Task item -> The following data has a line with "run 2: how the" and a line with "after global placement: u_front.rem_r[0]". Write out exactly those lines and all the lines between them.
··· Records to process ···
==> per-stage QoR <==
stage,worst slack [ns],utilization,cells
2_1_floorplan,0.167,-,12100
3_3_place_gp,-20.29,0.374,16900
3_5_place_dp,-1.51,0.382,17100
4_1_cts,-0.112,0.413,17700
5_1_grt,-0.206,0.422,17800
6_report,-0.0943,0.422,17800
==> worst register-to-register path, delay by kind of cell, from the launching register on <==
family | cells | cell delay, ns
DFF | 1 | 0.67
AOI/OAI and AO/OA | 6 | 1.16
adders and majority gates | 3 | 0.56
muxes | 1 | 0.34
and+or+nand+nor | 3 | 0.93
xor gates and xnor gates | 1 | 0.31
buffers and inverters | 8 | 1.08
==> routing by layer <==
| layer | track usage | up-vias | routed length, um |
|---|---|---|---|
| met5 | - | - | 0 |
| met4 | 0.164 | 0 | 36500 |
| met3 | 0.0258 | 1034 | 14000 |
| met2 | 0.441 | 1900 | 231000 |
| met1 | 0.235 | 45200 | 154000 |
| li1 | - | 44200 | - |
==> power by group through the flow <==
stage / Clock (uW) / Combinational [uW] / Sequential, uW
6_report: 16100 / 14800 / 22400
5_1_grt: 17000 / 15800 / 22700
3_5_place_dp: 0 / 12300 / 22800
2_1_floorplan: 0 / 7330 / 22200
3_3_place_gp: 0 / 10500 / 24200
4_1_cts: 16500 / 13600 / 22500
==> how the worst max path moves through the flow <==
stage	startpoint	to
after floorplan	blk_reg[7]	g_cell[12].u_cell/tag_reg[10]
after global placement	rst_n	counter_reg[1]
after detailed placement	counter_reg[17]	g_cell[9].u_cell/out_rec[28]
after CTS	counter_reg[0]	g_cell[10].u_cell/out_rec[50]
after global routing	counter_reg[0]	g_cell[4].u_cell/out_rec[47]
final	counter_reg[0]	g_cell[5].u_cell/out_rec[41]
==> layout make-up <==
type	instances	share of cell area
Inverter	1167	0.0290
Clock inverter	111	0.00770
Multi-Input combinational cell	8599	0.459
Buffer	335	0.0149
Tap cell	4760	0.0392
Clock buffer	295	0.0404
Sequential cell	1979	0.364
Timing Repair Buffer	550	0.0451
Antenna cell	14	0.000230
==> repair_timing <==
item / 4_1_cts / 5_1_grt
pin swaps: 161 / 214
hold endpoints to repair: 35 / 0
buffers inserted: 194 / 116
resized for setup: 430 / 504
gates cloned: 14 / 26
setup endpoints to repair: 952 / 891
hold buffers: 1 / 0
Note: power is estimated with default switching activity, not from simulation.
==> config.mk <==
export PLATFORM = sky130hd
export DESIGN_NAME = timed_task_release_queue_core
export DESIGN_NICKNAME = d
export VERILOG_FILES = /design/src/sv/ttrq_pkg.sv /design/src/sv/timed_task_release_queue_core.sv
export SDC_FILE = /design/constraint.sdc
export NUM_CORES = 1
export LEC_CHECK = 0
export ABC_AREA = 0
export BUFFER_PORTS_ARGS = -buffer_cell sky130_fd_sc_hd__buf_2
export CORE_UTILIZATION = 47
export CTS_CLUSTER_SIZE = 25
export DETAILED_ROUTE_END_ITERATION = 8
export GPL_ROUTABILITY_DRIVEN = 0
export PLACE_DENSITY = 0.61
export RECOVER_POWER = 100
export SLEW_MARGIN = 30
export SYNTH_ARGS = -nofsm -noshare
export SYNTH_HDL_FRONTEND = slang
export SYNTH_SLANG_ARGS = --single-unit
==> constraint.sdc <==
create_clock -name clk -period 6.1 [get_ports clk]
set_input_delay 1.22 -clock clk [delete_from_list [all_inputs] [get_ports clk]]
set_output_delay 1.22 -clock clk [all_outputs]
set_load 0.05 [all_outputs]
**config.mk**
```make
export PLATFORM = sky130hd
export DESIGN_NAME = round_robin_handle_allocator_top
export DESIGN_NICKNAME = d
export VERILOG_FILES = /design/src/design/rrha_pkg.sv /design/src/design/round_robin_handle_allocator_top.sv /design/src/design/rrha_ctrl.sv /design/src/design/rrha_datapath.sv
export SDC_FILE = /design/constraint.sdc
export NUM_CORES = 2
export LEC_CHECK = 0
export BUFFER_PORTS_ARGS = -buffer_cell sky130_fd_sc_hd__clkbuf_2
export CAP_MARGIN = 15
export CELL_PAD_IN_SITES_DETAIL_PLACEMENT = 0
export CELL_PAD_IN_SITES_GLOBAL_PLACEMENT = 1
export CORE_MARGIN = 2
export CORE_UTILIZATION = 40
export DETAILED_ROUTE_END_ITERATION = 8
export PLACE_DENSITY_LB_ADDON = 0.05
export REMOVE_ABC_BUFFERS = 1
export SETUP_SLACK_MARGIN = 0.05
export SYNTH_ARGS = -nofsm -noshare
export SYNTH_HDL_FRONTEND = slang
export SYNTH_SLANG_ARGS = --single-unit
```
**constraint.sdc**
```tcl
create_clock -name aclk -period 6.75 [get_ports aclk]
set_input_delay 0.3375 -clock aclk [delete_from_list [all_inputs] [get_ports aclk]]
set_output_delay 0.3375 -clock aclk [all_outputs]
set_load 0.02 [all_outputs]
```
···
··· Records to process ···
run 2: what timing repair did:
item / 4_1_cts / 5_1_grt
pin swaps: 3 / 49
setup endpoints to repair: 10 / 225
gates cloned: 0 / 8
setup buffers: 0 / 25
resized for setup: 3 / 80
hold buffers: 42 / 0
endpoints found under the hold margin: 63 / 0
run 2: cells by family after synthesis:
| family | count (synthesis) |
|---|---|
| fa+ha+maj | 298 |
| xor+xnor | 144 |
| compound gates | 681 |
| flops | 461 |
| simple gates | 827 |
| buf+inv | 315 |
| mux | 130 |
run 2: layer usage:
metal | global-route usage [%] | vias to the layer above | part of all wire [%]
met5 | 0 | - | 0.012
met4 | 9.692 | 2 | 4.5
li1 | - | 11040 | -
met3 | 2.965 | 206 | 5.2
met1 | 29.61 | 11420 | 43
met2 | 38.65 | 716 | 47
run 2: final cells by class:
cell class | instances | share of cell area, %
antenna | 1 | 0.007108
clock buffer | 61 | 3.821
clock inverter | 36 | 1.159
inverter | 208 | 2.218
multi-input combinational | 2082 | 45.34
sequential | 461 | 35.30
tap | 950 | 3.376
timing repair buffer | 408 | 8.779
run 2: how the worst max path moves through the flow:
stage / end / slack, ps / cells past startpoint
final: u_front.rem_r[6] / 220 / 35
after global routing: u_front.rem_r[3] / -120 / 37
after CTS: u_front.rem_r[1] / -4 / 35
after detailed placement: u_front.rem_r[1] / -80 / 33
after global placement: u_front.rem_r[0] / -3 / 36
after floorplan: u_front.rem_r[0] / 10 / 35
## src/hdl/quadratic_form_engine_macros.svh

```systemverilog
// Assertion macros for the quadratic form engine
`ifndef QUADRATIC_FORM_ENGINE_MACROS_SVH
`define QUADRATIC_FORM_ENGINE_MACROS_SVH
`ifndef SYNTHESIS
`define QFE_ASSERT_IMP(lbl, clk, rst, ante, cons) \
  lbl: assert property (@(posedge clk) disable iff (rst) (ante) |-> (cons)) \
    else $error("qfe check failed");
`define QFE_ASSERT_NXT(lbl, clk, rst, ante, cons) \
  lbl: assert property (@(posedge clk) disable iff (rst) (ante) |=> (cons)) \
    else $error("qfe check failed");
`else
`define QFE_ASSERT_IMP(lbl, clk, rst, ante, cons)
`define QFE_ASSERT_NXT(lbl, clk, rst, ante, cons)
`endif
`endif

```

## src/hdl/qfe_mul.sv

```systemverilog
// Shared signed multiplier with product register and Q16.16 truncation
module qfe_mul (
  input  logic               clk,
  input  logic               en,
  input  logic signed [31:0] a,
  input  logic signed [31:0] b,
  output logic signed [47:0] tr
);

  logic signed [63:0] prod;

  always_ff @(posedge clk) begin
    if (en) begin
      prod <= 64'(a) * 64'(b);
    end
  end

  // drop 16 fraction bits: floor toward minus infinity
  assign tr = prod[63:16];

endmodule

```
···
··· Records to process ···
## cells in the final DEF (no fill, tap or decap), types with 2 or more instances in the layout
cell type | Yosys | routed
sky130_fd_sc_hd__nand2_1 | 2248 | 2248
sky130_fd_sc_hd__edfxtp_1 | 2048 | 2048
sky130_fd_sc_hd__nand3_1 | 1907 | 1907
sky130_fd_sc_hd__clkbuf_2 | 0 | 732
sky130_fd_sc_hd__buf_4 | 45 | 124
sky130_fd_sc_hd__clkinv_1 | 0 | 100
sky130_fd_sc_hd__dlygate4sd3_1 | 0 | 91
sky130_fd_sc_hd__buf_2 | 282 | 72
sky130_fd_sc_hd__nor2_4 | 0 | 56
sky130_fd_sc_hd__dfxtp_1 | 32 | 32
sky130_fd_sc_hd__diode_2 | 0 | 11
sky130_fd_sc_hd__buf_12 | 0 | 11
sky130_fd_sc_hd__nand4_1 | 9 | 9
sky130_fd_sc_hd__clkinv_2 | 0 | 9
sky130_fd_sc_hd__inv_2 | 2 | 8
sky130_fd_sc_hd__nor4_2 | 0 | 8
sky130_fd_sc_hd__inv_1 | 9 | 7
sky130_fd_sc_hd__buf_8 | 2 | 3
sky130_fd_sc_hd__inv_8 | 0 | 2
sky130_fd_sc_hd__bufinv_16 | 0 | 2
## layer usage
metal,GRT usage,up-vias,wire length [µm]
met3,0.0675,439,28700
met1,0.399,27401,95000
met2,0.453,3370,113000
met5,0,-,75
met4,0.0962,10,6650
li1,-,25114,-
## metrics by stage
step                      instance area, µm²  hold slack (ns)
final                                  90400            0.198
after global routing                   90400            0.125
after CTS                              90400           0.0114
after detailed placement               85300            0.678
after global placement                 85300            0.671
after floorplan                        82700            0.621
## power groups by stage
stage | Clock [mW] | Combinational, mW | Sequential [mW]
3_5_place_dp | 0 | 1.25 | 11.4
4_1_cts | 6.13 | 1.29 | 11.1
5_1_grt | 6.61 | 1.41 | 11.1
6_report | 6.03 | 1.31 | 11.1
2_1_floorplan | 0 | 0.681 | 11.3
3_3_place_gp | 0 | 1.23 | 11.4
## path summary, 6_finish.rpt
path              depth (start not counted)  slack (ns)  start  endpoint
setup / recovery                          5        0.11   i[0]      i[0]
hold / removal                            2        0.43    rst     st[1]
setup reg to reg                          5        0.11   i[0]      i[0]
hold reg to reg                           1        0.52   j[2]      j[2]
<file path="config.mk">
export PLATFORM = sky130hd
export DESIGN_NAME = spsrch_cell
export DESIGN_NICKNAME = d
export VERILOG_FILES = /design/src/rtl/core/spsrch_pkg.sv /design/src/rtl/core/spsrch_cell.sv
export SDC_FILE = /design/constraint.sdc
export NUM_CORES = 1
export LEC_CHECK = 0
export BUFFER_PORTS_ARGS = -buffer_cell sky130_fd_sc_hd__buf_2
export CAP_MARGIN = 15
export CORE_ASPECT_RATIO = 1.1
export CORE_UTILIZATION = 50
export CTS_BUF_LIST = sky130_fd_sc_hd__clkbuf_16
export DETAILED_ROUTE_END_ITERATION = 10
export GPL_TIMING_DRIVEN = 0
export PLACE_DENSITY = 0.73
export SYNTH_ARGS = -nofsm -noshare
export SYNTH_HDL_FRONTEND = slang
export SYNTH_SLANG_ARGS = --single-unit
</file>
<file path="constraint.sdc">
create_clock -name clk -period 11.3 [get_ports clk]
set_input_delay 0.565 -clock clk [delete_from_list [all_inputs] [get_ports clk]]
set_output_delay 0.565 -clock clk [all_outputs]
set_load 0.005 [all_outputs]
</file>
···
Expected answer ->
run 2: how the worst max path moves through the flow:
stage / end / slack, ps / cells past startpoint
final: u_front.rem_r[6] / 220 / 35
after global routing: u_front.rem_r[3] / -120 / 37
after CTS: u_front.rem_r[1] / -4 / 35
after detailed placement: u_front.rem_r[1] / -80 / 33
after global placement: u_front.rem_r[0] / -3 / 36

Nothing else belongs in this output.